Measurement of rethermalization rates can determine the Feshbach molecule's magnetic moment.

Energy dependence introduces a negative effective range proportional to the resonance width.

Abstract

A low energy effective theory based on a microscopic multi-channel description of the atom-atom interaction is derived for the scattering of alkali atoms in different hyperfine states. This theory describes all scattering properties, including medium effects, in terms of the singlet and triplet scattering lengths and the range of the atom-atom potential and provides a link between a microscopic description of Feshbach scattering and more phenomenological approaches.

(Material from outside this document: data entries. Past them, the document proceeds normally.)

==> src/rtl/efg_flag_unit.sv <==
module efg_flag_unit
    import efg_pkg::*;
#(
    parameter int NUM_SLOTS = 63
)
(
    input  logic          clk,
    input  logic          rst_n,
    input  logic          advance,
    input  efg_cmd_t      cmd,
    output efg_flag_res_t result
);

    logic [NUM_SLOTS-1:0] flags_reg;
    logic [NUM_SLOTS-1:0] flags_next;
    logic [NUM_SLOTS-1:0] id_bit;
    logic [NUM_SLOTS-1:0] sel;
    logic [NUM_SLOTS-1:0] cand;
    logic [NUM_SLOTS-1:0] lowest;
    logic [ID_W-1:0]      low_id;
    logic                 id_ok;

    assign id_ok  = (cmd.id != '0) && (cmd.id <= ID_W'(NUM_SLOTS));
    assign id_bit = NUM_SLOTS'(1) << (cmd.id - ID_W'(1));
    assign sel    = (cmd.op == OP_TAKE_LOWEST) ? '1 : cmd.mask[NUM_SLOTS-1:0];
    assign cand   = sel & flags_reg;
    // isolate lowest set bit
    assign lowest = cand & (~cand + NUM_SLOTS'(1));

    always_comb
    begin
        low_id = '0;
        for (int i = 0; i < NUM_SLOTS; i++)
        begin
            low_id = low_id | (lowest[i] ? ID_W'(i + 1) : '0);
        end
    end

    always_comb
    begin
        flags_next = flags_reg;
        result     = '0;
        unique case (cmd.op)
            OP_SEND:
            begin
                if (id_ok)
                begin
                    flags_next = flags_reg | id_bit;
                end
            end
            OP_CLEAR:
            begin
                flags_next = '0;
            end
            OP_TAKE_LOWEST, OP_TAKE_MASKED:
            begin
                if (|cand)
                begin
                    flags_next      = flags_reg & ~lowest;
                    result.found    = 1'b1;
                    result.taken_id = low_id;
                end
            end
            OP_TAKE_ID:
            begin
                if (id_ok && |(flags_reg & id_bit))
                begin
                    flags_next      = flags_reg & ~id_bit;
                    result.found    = 1'b1;
                    result.taken_id = cmd.id;
                end
            end
            OP_GET, OP_TAKE_ARG:
            begin
                flags_next = flags_reg;
            end
            default:
            begin
                flags_next = flags_reg;
            end
        endcase
    end

    always_ff @(posedge clk or negedge rst_n)
    begin
        if (!rst_n)
        begin
            flags_reg <= '0;
        end
        else if (advance)
        begin
            flags_reg <= flags_next;
        end
    end

    a_clear_empties: assert property (@(posedge clk) disable iff (!rst_n)
        advance && cmd.op == OP_CLEAR |=> flags_reg == '0)
        else $error("flags not empty after clear");

    a_take_drops_one: assert property (@(posedge clk) disable iff (!rst_n)
        advance && result.found |=>
            $countones(flags_reg) == $past($countones(flags_reg)) - 1)
        else $error("take did not drop exactly one flag");

    a_flags_hold: assert property (@(posedge clk) disable iff (!rst_n)
        !advance |=> $stable(flags_reg))
        else $error("flags changed without a transaction");

endmodule

==> src/rtl/event_flag_group.sv <==
// Event flag group: pending flags for event ids 1..EVENT_LIMIT-1 (at most 63)
// with one argument word per id. One transaction is accepted per clock while
// the result is not stalled, and it passes through the input stage and the
// result register: the argument memory is read and written at the accepting
// edge (one write, one registered read), flags are priority-encoded from the
// input stage and updated when it advances, and the result register drives the
// output. A stalled result holds the input stage, which then holds the input.
// Argument entries read as zero until written;
// per-entry valid bits clear at reset, so no clearing pass is needed and
// the block is ready right out of reset. Send, get, take-arg and take-id with
// id 0 or an out-of-range id change nothing and answer zero; op code 7 is a no-op.
module event_flag_group
    import efg_pkg::*;
#(
    parameter int EVENT_LIMIT = 64,
    parameter int ARG_WIDTH   = 64
)
(
    input  logic         clk,
    input  logic         rst_n,
    input  logic         s_tvalid,
    output logic         s_tready,
    input  logic [135:0] s_tdata,  // event_id[5:0], arg_value[69:6], id_mask[132:70]
    input  logic [2:0]   s_tuser,  // operation[2:0]
    output logic         m_tvalid,
    input  logic         m_tready,
    output logic [71:0]  m_tdata,  // taken_id[5:0], arg_out[69:6]
    output logic [0:0]   m_tuser   // found[0]
);

    localparam int NUM_SLOTS = (EVENT_LIMIT - 1 > MAX_SLOTS) ? MAX_SLOTS : EVENT_LIMIT - 1;
    localparam int ADDR_W    = (NUM_SLOTS > 1) ? $clog2(NUM_SLOTS) : 1;

    efg_cmd_t         in_cmd;
    logic [ARG_W-1:0] in_arg;
    logic             in_id_ok;
    logic             accept;
    logic             advance;
    logic             mem_wr_en;
    logic             mem_rd_en;
    logic [ADDR_W-1:0] mem_addr;
    logic [ARG_WIDTH-1:0] mem_wr_data;
    logic [ARG_WIDTH-1:0] mem_rd_data;

    logic             a_valid_reg;
    efg_cmd_t         a_cmd_reg;
    logic             a_arg_sel_reg;
    efg_flag_res_t    flag_res;

    logic             m_tvalid_reg;
    logic             m_found_reg;
    logic [ID_W-1:0]  m_taken_reg;
    logic [ARG_W-1:0] m_arg_reg;

    assign in_cmd.op   = efg_op_t'(s_tuser);
    assign in_cmd.id   = s_tdata[5:0];
    assign in_cmd.mask = s_tdata[132:70];
    assign in_arg      = s_tdata[69:6];

    assign in_id_ok = (in_cmd.id != '0) && (in_cmd.id <= ID_W'(NUM_SLOTS));

    assign advance  = a_valid_reg && (!m_tvalid_reg || m_tready);
    assign s_tready = !a_valid_reg || advance;
    assign accept   = s_tvalid && s_tready;

    // argument store is touched at the accepting edge; take arg reads old, writes zero
    assign mem_addr    = ADDR_W'(in_cmd.id - ID_W'(1));
    assign mem_wr_en   = accept && in_id_ok &&
                         (in_cmd.op == OP_SEND || in_cmd.op == OP_TAKE_ARG);
    assign mem_rd_en   = accept && in_id_ok &&
                         (in_cmd.op == OP_GET || in_cmd.op == OP_TAKE_ARG);
    assign mem_wr_data = (in_cmd.op == OP_SEND) ? in_arg[ARG_WIDTH-1:0] : '0;

    efg_arg_store #(
        .DEPTH  (NUM_SLOTS),
        .WIDTH  (ARG_WIDTH),
        .ADDR_W (ADDR_W)
    ) u_arg_store (
        .clk     (clk),
        .rst_n   (rst_n),
        .wr_en   (mem_wr_en),
        .wr_addr (mem_addr),
        .wr_data (mem_wr_data),
        .rd_en   (mem_rd_en),
        .rd_addr (mem_addr),
        .rd_data (mem_rd_data)
    );

    always_ff @(posedge clk or negedge rst_n)
    begin
        if (!rst_n)
        begin
            a_valid_reg <= 1'b0;
        end
        else if (s_tready)
        begin
            a_valid_reg <= s_tvalid;
        end
    end

    always_ff @(posedge clk)
    begin
        if (accept)
        begin
            a_cmd_reg     <= in_cmd;
            a_arg_sel_reg <= mem_rd_en;
        end
    end

    efg_flag_unit #(
        .NUM_SLOTS (NUM_SLOTS)
    ) u_flag_unit (
        .clk     (clk),
        .rst_n   (rst_n),
        .advance (advance),
        .cmd     (a_cmd_reg),
        .result  (flag_res)
    );

    always_ff @(posedge clk or negedge rst_n)
    begin
        if (!rst_n)
        begin
            m_tvalid_reg <= 1'b0;
        end
        else if (advance)
        begin
            m_tvalid_reg <= 1'b1;
        end
        else if (m_tready)
        begin
            m_tvalid_reg <= 1'b0;
        end
    end

    always_ff @(posedge clk)
    begin
        if (advance)
        begin
            m_found_reg <= flag_res.found;
            m_taken_reg <= flag_res.taken_id;
            m_arg_reg   <= a_arg_sel_reg ? ARG_W'(mem_rd_data) : '0;
        end
    end

    assign m_tvalid   = m_tvalid_reg;
    assign m_tdata    = {2'b00, m_arg_reg, m_taken_reg};
    assign m_tuser[0] = m_found_reg;

    a_found_has_id: assert property (@(posedge clk) disable iff (!rst_n)
        m_tvalid_reg && m_found_reg |-> m_taken_reg != '0)
        else $error("found result without an id");

    a_miss_no_id: assert property (@(posedge clk) disable iff (!rst_n)
        m_tvalid_reg && !m_found_reg |-> m_taken_reg == '0)
        else $error("id reported without found");

    a_arg_not_take: assert property (@(posedge clk) disable iff (!rst_n)
        m_tvalid_reg && m_arg_reg != '0 |-> !m_found_reg)
        else $error("argument returned with a flag take");

    a_stall_only_full: assert property (@(posedge clk) disable iff (!rst_n)
        !s_tready |-> a_valid_reg && m_tvalid_reg && !m_tready)
        else $error("input stalled with room in the pipe");

endmodule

It permits the calculation of medium effects on the resonance coming from the occupation of closed channel states. The examination of such effects are demonstrated to be of particular relevance to an experimentally important Feshbach resonance for $^{40}$K atoms. We analyze a recent rethermalization rate experiment on $^{40}$K and demonstrate that a measurement of the temperature dependence of this rate can determine the magnetic moment of the Feshbach molecule. Finally, the energy dependence of the Feshbach interaction is shown to introduce a negative effective range inversely proportional to the width of the resonance. Since our theory is based on a microscopic multi-channel picture, it allows the explicit calculation of corrections to commonly used approximations such as the neglect of the effective range and the treatment of the Feshbach molecule as a point boson.